### Try it
Among the entries below, only the lines starting at the one with "logic [WIDTH-1:0] count_q;" and ending at the one with "and memory-wait freeze", both included, are to be printed exactly.

(Beginning of Input data)

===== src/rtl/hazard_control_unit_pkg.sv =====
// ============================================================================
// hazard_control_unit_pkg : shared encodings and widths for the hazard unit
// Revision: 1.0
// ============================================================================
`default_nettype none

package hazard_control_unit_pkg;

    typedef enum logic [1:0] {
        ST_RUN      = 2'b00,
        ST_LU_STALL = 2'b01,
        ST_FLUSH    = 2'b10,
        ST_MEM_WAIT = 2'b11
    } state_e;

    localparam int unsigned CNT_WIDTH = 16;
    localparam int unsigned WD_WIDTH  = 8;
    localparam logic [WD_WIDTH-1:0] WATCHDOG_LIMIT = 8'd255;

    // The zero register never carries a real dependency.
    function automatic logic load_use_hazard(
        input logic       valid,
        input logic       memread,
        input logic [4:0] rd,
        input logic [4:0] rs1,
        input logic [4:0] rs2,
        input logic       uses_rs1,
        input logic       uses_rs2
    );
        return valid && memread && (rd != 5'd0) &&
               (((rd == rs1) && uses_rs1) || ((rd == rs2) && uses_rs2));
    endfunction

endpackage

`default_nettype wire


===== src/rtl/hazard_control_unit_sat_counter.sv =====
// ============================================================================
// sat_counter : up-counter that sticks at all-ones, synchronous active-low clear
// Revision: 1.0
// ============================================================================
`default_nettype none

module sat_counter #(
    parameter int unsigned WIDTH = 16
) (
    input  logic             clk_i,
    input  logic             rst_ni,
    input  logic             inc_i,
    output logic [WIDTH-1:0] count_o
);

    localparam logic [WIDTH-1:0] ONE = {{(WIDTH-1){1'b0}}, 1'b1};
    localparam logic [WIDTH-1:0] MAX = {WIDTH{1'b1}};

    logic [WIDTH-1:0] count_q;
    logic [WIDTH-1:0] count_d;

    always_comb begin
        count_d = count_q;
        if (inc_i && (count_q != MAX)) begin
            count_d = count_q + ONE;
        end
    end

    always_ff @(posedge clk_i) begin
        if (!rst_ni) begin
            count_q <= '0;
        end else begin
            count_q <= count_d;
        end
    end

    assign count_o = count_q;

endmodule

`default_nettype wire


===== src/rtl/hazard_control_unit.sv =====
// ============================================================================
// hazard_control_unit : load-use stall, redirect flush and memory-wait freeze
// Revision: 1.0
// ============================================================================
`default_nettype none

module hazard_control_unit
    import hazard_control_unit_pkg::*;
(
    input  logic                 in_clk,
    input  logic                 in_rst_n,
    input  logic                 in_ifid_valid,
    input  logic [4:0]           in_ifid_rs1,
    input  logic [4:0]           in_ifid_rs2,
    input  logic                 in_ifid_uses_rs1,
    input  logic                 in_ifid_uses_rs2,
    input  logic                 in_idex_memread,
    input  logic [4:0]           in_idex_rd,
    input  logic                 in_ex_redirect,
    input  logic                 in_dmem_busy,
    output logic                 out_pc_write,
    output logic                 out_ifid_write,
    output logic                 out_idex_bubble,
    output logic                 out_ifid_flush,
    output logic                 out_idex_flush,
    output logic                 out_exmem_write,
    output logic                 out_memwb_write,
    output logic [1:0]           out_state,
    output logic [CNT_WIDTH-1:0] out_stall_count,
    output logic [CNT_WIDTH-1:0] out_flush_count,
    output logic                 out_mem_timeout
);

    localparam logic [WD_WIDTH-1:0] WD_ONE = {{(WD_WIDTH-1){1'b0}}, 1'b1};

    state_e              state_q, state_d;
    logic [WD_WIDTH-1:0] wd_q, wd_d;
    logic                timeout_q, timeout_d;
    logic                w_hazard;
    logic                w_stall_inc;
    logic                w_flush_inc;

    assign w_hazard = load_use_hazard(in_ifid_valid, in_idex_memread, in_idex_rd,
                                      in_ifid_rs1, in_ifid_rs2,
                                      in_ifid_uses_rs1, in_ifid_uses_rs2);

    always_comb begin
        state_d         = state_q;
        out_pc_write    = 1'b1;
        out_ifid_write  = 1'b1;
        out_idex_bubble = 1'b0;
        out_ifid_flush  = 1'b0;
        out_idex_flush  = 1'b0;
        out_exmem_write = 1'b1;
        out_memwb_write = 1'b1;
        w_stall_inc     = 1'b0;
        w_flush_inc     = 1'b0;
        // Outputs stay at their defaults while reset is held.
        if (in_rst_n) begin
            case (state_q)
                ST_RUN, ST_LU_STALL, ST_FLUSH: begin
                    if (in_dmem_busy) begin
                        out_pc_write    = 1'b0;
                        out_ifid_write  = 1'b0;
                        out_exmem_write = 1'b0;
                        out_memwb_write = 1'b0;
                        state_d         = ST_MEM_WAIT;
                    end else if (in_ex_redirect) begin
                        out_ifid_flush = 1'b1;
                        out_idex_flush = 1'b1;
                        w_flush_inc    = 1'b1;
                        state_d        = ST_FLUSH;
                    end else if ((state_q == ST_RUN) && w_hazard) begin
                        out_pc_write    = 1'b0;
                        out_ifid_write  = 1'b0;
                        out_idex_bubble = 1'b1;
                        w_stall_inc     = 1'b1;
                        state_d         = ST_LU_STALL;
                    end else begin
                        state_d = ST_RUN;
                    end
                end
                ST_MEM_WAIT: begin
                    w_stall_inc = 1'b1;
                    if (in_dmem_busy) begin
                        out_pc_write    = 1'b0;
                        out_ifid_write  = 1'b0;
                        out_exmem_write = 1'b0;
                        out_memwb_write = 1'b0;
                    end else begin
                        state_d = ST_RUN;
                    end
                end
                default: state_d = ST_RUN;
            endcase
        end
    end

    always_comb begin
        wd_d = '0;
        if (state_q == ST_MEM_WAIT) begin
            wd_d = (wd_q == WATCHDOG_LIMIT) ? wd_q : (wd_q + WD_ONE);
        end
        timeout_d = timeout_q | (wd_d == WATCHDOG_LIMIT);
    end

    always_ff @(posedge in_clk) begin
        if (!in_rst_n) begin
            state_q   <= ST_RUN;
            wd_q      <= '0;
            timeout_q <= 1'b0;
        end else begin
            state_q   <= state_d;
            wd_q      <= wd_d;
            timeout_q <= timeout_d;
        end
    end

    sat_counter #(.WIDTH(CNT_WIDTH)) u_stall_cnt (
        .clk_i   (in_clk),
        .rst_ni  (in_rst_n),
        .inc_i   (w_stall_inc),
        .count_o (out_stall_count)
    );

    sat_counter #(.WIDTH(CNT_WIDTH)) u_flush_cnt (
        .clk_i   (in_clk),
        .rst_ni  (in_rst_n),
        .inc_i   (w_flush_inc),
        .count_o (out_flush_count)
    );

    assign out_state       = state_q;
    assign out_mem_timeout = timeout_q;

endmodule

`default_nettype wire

(End of Input data)
(Beginning of Input data)

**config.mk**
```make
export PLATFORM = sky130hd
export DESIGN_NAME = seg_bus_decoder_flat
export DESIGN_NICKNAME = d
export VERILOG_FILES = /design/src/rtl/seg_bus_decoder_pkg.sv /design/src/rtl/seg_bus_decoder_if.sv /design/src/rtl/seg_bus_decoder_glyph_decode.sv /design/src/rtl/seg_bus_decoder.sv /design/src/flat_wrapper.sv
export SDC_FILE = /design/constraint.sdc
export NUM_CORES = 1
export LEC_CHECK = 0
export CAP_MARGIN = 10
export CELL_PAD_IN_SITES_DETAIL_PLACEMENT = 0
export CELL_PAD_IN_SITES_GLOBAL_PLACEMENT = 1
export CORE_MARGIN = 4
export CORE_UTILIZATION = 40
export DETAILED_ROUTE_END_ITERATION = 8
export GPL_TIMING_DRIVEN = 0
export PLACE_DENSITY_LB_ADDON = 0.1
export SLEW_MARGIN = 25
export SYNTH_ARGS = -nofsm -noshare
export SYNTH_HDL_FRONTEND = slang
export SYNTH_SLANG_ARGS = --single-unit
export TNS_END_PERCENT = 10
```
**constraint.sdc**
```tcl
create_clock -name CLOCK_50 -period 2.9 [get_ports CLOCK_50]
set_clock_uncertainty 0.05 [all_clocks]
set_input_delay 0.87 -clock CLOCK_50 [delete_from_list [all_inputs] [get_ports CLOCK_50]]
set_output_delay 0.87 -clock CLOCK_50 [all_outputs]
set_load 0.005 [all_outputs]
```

(End of Input data)

### Response to this exercise
    logic [WIDTH-1:0] count_q;
    logic [WIDTH-1:0] count_d;

    always_comb begin
        count_d = count_q;
        if (inc_i && (count_q != MAX)) begin
            count_d = count_q + ONE;
        end
    end

    always_ff @(posedge clk_i) begin
        if (!rst_ni) begin
            count_q <= '0;
        end else begin
            count_q <= count_d;
        end
    end

    assign count_o = count_q;

endmodule

`default_nettype wire


===== src/rtl/hazard_control_unit.sv =====
// ============================================================================
// hazard_control_unit : load-use stall, redirect flush and memory-wait freeze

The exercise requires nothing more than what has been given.